2020-04-30 14:19:00 | 「遊来遊去の雑記帳」
カワセミ    <2002.10.27 ~ 11.9>
 しばらく見かけなかったのですが、10月に入ってから頻繁に見るようになりました。殆んど一日おきくらいに見ています。最初は流れのすぐ横のコンクリートブロックにいたのですが、黄色っぽいのでキビタキかなと思いました。それにしては頭が大きいなあと考えていると、いきなりパッと飛び、そのまま水面の少し上に一筋の青い線を引いて去りました。
 2日後、今度は葦の穂の中ほどに止まっているのを見つけました。ちょうど釣りざおのように水の上にせり出した穂は格好の見張り場所です。そこでじっと水の中を覗き込んでいたのです。私は驚かさないようにそっと後ずさりをしてそこを離れました。
 翌日そこへ行ったとき、そこには釣りざおのような穂はありません。ただ真っ直ぐ上に伸びた一本の穂があるだけです。なるほど、なかなかやるものだと思いました。カワセミは自分の体重で釣りざおのように穂を曲げて見張り場にしていたのです。
 その次のときは水面から頭を出した石の上に止まっていました。そのときカワセミは口に魚をくわえて食事中でした。

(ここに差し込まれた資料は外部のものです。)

`src/rtl/mca_pkg.sv`:
```
package mca_pkg;
   typedef enum logic [1:0] {
      ACQ_WAIT = 2'd0,
      ACQ_SEEK = 2'd1,
      ACQ_LOCK = 2'd2
   } acq_state_e;
endpackage

```
`src/rtl/mca_line_sync.sv`:
```
module mca_line_sync #(
   parameter int SYNC_STAGES = 2
) (
   input  logic clk_i,
   input  logic rst_ni,
   input  logic line_i,
   output logic samp_o,
   output logic fall_o
);
   logic prev_q;

   if (SYNC_STAGES == 1) begin : g_single
      logic s_q;
      always_ff @(posedge clk_i or negedge rst_ni) begin
         if (!rst_ni) s_q <= 1'b0;
         else         s_q <= line_i;
      end
      assign samp_o = s_q;
   end else begin : g_chain
      logic [SYNC_STAGES-1:0] sh_q;
      always_ff @(posedge clk_i or negedge rst_ni) begin
         if (!rst_ni) sh_q <= '0;
         else         sh_q <= {sh_q[SYNC_STAGES-2:0], line_i};
      end
      assign samp_o = sh_q[SYNC_STAGES-1];
   end

   always_ff @(posedge clk_i or negedge rst_ni) begin
      if (!rst_ni) prev_q <= 1'b0;
      else         prev_q <= samp_o;
   end

   assign fall_o = prev_q & ~samp_o;
endmodule

```
`src/rtl/mca_acq_seq.sv`:
```
module mca_acq_seq
   import mca_pkg::*;
#(
   parameter int OS = 4
) (
   input  logic clk_i,
   input  logic rst_ni,
   input  logic en_i,
   input  logic fall_i,
   output logic load_o,
   output logic lock_o
);
   localparam int GW = $clog2(2*OS + 1);
   localparam logic [GW-1:0] SPAN = GW'(2*OS);

   acq_state_e state_q, state_d;
   logic [GW-1:0] gap_q, gap_d;

   always_comb begin
      state_d = state_q;
      gap_d   = (gap_q == SPAN) ? gap_q : gap_q + 1'b1;
      load_o  = 1'b0;
      if (!en_i) begin
         state_d = ACQ_WAIT;
         gap_d   = '0;
      end else begin
         unique case (state_q)
            ACQ_WAIT: begin
               if (fall_i) begin
                  state_d = ACQ_SEEK;
                  gap_d   = GW'(1);
                  load_o  = 1'b1;
               end
            end
            ACQ_SEEK: begin
               if (fall_i) begin
                  load_o = 1'b1;
                  if (gap_q == SPAN) begin
                     state_d = ACQ_LOCK;
                  end else begin
                     gap_d = GW'(1);
                  end
               end else if (gap_q == SPAN) begin
                  state_d = ACQ_WAIT;
               end
            end
            ACQ_LOCK: state_d = ACQ_LOCK;
            default:  state_d = ACQ_WAIT;
         endcase
      end
   end

   always_ff @(posedge clk_i or negedge rst_ni) begin
      if (!rst_ni) begin
         state_q <= ACQ_WAIT;
         gap_q   <= '0;
      end else begin
         state_q <= state_d;
         gap_q   <= gap_d;
      end
   end

   assign lock_o = (state_q == ACQ_LOCK);
endmodule

```
`src/rtl/mca_phase_ctr.sv`:
```
module mca_phase_ctr #(
   parameter int OS = 4
) (
   input  logic clk_i,
   input  logic rst_ni,
   input  logic en_i,
   input  logic load_i,
   output logic qtr_o,
   output logic win_o
);
   localparam int PW = $clog2(OS);
   localparam logic [PW-1:0] QTR     = PW'(OS/4);
   localparam logic [PW-1:0] WIN_END = PW'(OS/4 + OS/2);
   localparam logic [PW-1:0] PRESET  = PW'(OS/2 + 1);

   logic [PW-1:0] ph_q;

   always_ff @(posedge clk_i or negedge rst_ni) begin
      if (!rst_ni)      ph_q <= '0;
      else if (!en_i)   ph_q <= '0;
      else if (load_i)  ph_q <= PRESET;
      else              ph_q <= ph_q + 1'b1;
   end

   assign qtr_o = (ph_q == QTR);
   assign win_o = (ph_q >= QTR) && (ph_q < WIN_END);
endmodule

```
`src/rtl/mca_out_stage.sv`:
```
module mca_out_stage (
   input  logic clk_i,
   input  logic rst_ni,
   input  logic en_i,
   input  logic lock_i,
   input  logic qtr_i,
   input  logic win_i,
   input  logic samp_i,
   output logic rclk_o,
   output logic data_o,
   output logic locked_o
);
   logic hold_q, primed_q;

   always_ff @(posedge clk_i or negedge rst_ni) begin
      if (!rst_ni) begin
         rclk_o   <= 1'b0;
         data_o   <= 1'b1;
         hold_q   <= 1'b1;
         primed_q <= 1'b0;
         locked_o <= 1'b0;
      end else if (!en_i) begin
         rclk_o   <= 1'b0;
         data_o   <= 1'b1;
         hold_q   <= 1'b1;
         primed_q <= 1'b0;
         locked_o <= 1'b0;
      end else begin
         rclk_o <= lock_i && win_i;
         if (lock_i && qtr_i) begin
            data_o   <= hold_q;
            hold_q   <= ~samp_i;
            primed_q <= 1'b1;
            if (primed_q) locked_o <= 1'b1;
         end
      end
   end
endmodule

```
`src/rtl/manch_clk_acq.sv`:
```
module manch_clk_acq #(
   parameter int OS          = 4,
   parameter int SYNC_STAGES = 2
) (
   input  logic clk_i,
   input  logic rst_ni,
   input  logic line_i,
   input  logic rx_en_i,
   output logic rclk_o,
   output logic rx_data_o,
   output logic locked_o
);
   initial begin
      if (OS < 4 || (OS & (OS - 1)) != 0)
         $fatal(1, "OS must be a power of two of at least 4");
      if (SYNC_STAGES < 1)
         $fatal(1, "SYNC_STAGES must be at least 1");
   end

   logic samp, fall, load, lock, qtr, win;

   mca_line_sync #(.SYNC_STAGES(SYNC_STAGES)) u_sync (
      .clk_i(clk_i), .rst_ni(rst_ni), .line_i(line_i),
      .samp_o(samp), .fall_o(fall)
   );

   mca_acq_seq #(.OS(OS)) u_seq (
      .clk_i(clk_i), .rst_ni(rst_ni), .en_i(rx_en_i), .fall_i(fall),
      .load_o(load), .lock_o(lock)
   );

   mca_phase_ctr #(.OS(OS)) u_phase (
      .clk_i(clk_i), .rst_ni(rst_ni), .en_i(rx_en_i), .load_i(load),
      .qtr_o(qtr), .win_o(win)
   );

   mca_out_stage u_out (
      .clk_i(clk_i), .rst_ni(rst_ni), .en_i(rx_en_i), .lock_i(lock),
      .qtr_i(qtr), .win_i(win), .samp_i(samp),
      .rclk_o(rclk_o), .data_o(rx_data_o), .locked_o(locked_o)
   );
endmodule

```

見るとメダカくらいの大きさの魚です。確かにカワセミにすればそれでも十分に大きいのでしょうが、ちょっと拍子抜けしてしまいました。だいたいその辺りにいる魚は10cm以上のものばかりでそんなに小さいものは少ないのです。魚はたくさんいるのに、皮肉にも、カワセミには大きすぎてエサにはならないのかも知れません。魚を食べてしまうとパッと飛び立ちました。行ってしまうなと思った瞬間、ほぼ直角に折れ曲がり水の中にダイビング。間髪を入れず水中から飛び出して来ましたが、残念ながら手ぶらでした。食後の軽いエクササイズだったのかも知れません。すぐ横の岸に止まるとオレンジ色の胸をこちらに向けて流れをながめているようでした。
 この一月の間、たくさんカワセミを見ることができました。カワセミがいると川がきれいな気がしてうれしいのです。ずっと居てくれるといいと思います。


★コメント
 カワセミというと、なぜか、5月が頭に浮かびます。宮沢賢治の「やまなし」でも「5月」のところに登場するので、その関係もありそうです。しかし、何といってもあの鮮やかなスカイブルーと腹のオレンジ色は明るい5月の陽光に映えるでしょう。
 私が最初にカワセミを見たのはこの川ではなく、前の家から車で30分くらい離れた山の中でした。今はここから自転車で20分ほどの渓流です。そこには小さな川原があってよくテントを張って一晩過ごしたものです。20年近くも前のことになります。
 「やまなし」に合わせた音楽もこの川原での印象にもとに作りました。自分の教えたクラスの最後の授業の日にはできるだけ演奏してきたので相当な回数を弾いてきたのですが、非常勤講師を止めたこともあってしばらくは弾いていませんでした。今弾いてみたら殆ど覚えていました。キラキラ散乱する陽光と水の透明感がすばらしい賢治さんの世界ですね。これからは弾いて楽しむことができるので作ってよかったと思います。